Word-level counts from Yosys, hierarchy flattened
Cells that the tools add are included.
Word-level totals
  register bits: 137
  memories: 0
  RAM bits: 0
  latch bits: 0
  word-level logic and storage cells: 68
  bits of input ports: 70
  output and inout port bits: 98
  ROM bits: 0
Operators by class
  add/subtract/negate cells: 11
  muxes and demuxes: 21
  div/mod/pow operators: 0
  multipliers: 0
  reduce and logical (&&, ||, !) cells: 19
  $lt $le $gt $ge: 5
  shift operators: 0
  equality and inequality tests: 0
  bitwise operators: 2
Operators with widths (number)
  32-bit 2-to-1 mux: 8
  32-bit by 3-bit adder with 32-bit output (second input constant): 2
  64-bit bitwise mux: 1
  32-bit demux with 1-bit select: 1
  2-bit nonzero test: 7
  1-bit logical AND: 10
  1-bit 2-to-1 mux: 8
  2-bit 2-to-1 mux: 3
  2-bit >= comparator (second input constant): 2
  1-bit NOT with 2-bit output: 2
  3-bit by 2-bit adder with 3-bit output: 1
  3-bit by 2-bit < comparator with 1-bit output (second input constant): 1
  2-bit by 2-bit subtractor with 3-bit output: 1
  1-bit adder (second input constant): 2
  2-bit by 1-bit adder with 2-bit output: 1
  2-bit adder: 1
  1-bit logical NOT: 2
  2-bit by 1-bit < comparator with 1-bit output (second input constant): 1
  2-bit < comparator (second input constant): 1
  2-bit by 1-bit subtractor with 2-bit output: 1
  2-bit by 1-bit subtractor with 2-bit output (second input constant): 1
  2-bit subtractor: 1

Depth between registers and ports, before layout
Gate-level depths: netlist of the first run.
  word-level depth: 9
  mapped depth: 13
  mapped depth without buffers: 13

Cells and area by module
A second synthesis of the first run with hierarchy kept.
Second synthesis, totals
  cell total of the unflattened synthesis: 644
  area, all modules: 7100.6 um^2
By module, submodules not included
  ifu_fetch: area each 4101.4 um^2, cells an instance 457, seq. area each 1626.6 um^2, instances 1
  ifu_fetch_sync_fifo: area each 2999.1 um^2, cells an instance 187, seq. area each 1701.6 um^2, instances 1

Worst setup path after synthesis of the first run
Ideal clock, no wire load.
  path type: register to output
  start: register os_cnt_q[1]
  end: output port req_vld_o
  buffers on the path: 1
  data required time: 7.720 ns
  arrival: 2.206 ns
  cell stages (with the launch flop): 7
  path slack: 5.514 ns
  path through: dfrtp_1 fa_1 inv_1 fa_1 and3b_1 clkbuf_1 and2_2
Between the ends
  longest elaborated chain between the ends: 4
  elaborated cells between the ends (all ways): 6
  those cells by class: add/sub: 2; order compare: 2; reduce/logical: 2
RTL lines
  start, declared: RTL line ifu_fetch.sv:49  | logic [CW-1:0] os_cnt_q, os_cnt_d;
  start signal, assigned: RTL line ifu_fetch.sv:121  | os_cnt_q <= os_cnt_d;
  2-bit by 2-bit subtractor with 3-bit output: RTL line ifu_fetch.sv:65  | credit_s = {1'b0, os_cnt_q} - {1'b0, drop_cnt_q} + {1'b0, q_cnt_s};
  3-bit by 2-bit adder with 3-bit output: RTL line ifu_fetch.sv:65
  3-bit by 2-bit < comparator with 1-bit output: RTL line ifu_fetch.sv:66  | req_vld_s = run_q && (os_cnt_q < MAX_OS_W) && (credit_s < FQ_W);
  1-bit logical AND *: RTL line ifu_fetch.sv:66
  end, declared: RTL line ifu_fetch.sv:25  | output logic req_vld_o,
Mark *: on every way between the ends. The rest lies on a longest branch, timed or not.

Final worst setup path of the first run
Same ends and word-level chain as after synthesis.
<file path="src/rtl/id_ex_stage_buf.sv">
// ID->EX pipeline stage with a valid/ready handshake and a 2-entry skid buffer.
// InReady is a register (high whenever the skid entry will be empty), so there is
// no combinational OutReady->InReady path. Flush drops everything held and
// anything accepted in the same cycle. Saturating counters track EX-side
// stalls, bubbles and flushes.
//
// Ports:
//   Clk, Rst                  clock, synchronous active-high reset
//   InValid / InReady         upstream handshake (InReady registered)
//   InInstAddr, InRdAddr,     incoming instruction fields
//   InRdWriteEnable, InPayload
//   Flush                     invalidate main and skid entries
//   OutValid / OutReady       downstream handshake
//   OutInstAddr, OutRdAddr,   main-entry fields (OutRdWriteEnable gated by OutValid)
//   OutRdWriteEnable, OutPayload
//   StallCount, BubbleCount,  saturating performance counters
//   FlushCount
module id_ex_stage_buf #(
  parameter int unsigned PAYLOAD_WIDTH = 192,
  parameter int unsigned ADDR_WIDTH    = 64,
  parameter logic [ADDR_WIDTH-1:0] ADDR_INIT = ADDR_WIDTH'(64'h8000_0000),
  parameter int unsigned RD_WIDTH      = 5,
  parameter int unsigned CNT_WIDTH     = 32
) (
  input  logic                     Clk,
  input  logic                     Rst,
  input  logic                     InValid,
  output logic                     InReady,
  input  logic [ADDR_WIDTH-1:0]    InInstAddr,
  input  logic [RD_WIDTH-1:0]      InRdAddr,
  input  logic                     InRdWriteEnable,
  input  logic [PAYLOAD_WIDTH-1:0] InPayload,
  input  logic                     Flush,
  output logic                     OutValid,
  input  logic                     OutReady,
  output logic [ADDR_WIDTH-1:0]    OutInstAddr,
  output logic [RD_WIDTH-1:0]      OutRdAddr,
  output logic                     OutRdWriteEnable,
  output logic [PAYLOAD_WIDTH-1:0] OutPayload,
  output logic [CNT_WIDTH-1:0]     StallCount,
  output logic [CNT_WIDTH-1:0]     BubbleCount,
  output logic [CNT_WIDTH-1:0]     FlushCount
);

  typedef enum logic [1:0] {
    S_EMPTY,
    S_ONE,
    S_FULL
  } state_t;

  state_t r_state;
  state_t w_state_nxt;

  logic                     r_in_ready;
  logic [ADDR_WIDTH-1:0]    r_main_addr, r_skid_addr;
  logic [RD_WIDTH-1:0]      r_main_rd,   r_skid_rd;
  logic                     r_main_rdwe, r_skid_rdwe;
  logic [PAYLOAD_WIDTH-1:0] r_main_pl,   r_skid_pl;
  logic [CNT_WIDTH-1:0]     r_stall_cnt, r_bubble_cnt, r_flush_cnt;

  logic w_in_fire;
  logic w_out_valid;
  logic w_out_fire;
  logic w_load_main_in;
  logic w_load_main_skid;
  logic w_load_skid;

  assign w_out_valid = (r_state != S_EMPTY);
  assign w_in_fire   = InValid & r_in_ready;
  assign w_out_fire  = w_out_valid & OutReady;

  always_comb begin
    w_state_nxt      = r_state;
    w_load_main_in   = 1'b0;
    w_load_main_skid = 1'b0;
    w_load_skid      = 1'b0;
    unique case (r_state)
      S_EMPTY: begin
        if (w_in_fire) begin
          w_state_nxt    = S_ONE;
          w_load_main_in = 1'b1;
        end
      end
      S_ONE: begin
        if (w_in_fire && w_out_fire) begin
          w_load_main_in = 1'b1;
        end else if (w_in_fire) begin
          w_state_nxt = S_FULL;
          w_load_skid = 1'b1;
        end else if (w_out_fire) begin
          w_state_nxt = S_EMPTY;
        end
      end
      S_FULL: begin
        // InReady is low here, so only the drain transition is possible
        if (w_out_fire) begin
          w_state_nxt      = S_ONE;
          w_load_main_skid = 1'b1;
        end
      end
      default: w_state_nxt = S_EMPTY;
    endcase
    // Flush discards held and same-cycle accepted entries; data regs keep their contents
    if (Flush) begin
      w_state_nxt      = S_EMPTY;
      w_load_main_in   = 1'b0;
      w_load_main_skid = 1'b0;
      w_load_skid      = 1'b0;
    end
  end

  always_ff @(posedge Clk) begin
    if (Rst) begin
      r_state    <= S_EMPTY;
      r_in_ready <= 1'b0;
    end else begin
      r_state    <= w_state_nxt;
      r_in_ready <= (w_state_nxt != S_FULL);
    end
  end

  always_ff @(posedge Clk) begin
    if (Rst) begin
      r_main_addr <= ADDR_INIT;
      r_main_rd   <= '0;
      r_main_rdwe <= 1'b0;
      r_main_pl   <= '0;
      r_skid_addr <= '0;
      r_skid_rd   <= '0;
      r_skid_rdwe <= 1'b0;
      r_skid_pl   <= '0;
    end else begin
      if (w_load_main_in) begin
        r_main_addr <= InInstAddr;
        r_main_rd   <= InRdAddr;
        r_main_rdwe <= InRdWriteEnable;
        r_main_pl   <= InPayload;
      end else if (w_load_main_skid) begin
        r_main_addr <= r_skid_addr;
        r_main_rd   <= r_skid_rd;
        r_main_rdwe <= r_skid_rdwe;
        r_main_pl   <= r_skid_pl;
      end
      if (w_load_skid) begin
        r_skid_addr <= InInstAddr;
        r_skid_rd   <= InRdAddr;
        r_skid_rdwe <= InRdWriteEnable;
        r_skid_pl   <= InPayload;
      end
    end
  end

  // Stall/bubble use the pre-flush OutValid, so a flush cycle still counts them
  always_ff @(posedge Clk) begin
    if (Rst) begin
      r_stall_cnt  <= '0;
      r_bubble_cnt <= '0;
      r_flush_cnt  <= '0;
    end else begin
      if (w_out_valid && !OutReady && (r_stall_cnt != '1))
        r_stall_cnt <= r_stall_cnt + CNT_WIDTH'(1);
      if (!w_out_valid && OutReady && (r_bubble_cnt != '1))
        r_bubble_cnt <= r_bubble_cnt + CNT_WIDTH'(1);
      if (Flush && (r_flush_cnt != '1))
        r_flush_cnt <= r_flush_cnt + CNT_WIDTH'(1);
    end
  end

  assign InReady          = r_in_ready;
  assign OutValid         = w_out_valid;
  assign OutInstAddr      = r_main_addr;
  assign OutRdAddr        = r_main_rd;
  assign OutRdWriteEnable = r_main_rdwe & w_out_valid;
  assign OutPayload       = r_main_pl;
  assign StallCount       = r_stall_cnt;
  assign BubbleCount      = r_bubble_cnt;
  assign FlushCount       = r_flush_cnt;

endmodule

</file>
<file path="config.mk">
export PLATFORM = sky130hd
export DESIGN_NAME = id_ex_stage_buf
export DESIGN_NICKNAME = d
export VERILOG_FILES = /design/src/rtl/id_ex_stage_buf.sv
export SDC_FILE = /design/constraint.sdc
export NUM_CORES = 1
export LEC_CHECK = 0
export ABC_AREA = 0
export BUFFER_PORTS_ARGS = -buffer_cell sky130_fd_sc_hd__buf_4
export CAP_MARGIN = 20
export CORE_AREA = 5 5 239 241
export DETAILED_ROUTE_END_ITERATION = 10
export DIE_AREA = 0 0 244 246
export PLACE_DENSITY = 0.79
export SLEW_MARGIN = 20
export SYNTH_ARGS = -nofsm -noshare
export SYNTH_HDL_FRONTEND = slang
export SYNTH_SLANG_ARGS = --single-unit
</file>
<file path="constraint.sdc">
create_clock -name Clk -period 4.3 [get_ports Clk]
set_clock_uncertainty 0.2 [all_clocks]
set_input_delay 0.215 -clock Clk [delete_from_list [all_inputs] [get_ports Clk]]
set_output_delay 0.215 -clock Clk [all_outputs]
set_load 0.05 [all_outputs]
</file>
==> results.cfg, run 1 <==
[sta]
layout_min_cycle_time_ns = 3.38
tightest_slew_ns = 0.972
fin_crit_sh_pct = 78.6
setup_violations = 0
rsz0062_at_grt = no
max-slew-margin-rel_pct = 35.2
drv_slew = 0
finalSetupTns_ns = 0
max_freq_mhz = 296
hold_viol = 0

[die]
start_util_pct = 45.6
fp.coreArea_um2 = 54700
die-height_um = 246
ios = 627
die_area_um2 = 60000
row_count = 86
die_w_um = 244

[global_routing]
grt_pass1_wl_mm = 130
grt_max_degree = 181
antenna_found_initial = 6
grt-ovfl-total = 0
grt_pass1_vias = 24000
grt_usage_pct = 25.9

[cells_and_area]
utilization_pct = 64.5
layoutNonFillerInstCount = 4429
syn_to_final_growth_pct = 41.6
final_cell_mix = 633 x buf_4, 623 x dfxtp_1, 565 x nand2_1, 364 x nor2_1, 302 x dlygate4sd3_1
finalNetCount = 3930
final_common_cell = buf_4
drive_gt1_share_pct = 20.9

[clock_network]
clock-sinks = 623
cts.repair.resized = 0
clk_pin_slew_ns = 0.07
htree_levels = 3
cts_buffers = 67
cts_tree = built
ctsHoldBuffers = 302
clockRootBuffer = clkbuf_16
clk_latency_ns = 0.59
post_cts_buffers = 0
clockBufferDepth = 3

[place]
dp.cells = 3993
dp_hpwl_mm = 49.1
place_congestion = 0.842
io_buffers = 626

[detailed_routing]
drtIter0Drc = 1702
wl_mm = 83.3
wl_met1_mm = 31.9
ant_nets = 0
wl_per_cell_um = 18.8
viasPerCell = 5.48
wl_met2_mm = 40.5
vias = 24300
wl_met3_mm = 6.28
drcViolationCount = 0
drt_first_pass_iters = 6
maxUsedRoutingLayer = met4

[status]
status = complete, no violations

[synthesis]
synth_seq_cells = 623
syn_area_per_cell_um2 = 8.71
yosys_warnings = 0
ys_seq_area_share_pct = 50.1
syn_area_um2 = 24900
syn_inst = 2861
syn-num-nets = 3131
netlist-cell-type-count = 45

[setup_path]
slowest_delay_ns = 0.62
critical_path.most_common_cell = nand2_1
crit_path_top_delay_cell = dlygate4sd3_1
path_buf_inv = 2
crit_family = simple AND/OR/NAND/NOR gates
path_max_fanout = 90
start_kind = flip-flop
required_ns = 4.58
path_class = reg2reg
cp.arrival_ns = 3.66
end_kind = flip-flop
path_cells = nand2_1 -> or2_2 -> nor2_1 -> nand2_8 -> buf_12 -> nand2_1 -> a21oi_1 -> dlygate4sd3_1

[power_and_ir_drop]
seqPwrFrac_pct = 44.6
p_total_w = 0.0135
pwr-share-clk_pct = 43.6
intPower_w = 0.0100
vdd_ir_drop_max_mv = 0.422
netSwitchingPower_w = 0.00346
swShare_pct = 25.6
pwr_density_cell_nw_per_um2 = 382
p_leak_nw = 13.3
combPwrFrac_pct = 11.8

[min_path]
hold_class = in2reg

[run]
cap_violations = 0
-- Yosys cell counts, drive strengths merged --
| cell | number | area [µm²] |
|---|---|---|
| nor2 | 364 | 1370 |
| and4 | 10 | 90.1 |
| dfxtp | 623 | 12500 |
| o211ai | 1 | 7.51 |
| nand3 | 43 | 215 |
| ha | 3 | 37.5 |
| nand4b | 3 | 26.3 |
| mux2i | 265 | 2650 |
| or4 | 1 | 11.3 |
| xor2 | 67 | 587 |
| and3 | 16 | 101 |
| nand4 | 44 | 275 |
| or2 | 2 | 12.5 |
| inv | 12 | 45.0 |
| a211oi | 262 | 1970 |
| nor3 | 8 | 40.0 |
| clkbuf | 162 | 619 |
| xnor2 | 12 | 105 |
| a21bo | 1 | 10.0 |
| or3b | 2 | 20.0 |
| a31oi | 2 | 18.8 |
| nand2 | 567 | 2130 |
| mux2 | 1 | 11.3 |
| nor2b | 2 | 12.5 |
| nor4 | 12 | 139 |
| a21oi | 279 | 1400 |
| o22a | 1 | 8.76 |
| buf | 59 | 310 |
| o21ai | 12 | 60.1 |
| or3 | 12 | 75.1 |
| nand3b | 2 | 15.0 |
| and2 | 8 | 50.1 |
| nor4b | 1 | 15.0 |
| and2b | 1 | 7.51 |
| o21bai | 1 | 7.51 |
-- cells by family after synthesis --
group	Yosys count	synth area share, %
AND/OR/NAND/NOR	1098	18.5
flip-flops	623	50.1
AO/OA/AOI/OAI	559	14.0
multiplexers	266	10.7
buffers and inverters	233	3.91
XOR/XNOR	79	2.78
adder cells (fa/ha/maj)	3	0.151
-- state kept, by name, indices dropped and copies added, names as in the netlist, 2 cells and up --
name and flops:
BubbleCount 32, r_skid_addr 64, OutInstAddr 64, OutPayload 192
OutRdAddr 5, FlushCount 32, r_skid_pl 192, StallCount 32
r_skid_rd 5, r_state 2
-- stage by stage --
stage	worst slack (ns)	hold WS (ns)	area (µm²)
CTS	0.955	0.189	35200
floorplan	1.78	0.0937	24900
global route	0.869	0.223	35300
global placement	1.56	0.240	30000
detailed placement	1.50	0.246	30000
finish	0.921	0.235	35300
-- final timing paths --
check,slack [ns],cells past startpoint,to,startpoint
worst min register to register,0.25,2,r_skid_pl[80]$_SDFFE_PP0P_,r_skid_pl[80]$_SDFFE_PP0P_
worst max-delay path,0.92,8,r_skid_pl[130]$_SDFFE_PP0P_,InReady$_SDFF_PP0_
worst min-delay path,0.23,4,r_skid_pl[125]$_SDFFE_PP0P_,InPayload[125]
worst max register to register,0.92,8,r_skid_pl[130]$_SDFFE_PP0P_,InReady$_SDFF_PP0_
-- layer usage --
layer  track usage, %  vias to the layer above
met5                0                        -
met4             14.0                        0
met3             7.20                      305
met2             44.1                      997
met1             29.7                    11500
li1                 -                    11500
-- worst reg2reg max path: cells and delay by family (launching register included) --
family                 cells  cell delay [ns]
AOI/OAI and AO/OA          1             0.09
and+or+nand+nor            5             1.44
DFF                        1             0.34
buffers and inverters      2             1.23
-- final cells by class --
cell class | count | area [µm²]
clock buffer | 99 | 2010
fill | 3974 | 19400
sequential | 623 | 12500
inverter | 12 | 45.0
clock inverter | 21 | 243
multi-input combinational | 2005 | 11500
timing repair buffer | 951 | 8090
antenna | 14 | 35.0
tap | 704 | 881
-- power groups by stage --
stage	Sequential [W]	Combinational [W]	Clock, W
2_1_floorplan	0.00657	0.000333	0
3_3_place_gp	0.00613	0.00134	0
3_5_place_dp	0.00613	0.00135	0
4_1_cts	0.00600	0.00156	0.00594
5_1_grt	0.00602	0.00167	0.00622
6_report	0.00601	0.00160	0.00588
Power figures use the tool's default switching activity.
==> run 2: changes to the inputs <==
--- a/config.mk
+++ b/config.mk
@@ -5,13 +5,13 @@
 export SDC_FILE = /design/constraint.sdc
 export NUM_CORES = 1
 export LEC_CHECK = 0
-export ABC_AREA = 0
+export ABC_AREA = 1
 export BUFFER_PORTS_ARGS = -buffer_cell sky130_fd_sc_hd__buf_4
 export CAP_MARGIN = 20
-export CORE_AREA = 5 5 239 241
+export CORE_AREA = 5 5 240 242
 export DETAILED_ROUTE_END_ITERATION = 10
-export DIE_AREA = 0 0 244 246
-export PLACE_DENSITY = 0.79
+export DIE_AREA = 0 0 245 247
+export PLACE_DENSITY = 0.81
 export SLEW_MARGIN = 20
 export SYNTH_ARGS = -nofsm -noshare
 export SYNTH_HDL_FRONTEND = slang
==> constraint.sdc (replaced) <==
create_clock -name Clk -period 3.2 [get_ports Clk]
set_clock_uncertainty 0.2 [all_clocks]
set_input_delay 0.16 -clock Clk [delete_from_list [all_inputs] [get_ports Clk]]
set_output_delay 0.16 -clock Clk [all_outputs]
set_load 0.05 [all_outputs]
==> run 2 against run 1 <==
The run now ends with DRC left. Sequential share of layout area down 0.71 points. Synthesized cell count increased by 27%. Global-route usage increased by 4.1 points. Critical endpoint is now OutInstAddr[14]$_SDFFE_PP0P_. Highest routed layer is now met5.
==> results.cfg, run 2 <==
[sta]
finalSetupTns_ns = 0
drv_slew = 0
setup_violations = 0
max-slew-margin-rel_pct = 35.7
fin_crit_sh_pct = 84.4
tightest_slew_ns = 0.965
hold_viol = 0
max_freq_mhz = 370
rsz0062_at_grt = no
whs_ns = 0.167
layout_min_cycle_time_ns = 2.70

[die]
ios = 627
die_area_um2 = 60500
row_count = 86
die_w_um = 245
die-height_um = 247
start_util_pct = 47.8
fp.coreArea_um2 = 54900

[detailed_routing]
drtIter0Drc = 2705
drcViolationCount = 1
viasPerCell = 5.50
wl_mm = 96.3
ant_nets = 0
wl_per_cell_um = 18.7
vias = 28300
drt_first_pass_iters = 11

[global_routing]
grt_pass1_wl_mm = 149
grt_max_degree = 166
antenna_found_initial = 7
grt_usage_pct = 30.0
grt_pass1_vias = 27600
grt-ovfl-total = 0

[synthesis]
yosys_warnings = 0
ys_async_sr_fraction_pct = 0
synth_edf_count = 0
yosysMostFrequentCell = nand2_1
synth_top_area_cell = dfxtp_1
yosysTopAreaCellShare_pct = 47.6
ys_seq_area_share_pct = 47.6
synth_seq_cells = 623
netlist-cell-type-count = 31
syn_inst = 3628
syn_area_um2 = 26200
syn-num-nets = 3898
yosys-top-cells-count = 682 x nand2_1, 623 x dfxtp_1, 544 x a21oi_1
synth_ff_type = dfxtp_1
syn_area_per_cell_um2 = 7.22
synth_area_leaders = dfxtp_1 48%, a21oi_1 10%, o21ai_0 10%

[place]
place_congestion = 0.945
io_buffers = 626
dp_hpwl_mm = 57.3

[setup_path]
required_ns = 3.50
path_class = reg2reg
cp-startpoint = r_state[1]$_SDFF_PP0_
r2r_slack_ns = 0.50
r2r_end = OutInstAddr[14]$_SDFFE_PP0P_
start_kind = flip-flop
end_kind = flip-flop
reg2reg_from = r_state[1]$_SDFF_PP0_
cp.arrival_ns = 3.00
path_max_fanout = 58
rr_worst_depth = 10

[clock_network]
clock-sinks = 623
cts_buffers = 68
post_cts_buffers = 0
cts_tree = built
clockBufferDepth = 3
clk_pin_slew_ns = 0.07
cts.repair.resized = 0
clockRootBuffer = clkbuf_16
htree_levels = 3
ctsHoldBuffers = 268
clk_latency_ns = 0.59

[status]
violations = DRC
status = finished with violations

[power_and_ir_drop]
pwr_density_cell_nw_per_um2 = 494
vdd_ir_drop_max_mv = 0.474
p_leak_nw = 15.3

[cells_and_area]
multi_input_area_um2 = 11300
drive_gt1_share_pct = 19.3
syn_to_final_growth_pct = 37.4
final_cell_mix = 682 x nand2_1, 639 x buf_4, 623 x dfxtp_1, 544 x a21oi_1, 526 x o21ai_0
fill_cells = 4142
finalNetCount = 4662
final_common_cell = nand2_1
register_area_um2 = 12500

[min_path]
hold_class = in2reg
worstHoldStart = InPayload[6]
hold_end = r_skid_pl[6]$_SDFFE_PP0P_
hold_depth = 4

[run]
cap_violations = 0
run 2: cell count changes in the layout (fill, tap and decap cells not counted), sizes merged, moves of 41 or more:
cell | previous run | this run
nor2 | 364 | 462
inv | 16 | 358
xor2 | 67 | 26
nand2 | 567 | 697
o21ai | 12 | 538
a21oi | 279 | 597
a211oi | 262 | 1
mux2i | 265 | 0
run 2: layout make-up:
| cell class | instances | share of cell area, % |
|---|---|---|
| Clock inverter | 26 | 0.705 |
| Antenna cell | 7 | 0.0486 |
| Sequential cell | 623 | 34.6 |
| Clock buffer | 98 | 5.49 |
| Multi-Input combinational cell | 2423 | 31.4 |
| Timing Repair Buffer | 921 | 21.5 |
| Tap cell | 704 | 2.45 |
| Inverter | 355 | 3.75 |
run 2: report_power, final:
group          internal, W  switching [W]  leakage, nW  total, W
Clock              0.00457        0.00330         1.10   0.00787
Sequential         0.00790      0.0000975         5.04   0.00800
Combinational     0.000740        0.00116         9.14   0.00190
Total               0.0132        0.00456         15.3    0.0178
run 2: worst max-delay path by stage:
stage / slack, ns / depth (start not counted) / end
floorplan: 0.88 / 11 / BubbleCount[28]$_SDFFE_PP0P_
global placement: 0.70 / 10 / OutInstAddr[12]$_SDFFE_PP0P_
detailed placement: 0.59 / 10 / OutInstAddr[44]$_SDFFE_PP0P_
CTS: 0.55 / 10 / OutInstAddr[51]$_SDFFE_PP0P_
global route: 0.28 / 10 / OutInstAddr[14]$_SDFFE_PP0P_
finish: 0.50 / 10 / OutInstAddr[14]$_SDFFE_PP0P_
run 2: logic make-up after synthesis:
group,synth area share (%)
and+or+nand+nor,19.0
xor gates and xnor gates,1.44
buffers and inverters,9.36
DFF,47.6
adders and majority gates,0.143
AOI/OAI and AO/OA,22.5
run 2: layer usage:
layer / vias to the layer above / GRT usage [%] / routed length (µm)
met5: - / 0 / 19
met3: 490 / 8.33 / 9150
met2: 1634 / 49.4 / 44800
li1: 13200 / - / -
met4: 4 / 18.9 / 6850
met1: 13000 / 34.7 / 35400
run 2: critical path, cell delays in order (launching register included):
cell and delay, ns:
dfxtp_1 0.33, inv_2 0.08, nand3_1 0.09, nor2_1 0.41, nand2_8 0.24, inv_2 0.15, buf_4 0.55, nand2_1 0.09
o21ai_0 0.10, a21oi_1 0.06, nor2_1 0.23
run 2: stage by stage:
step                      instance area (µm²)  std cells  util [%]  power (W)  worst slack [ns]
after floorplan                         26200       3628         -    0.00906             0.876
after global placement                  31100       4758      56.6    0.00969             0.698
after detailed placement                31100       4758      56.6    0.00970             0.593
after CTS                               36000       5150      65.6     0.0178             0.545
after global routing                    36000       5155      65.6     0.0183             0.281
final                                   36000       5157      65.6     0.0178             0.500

→ **WHAT THE TASK REQUIRES**
Across the listing above, find each line that holds the word "logical". Give only how many there are.

→ **RESULT BELOW**
5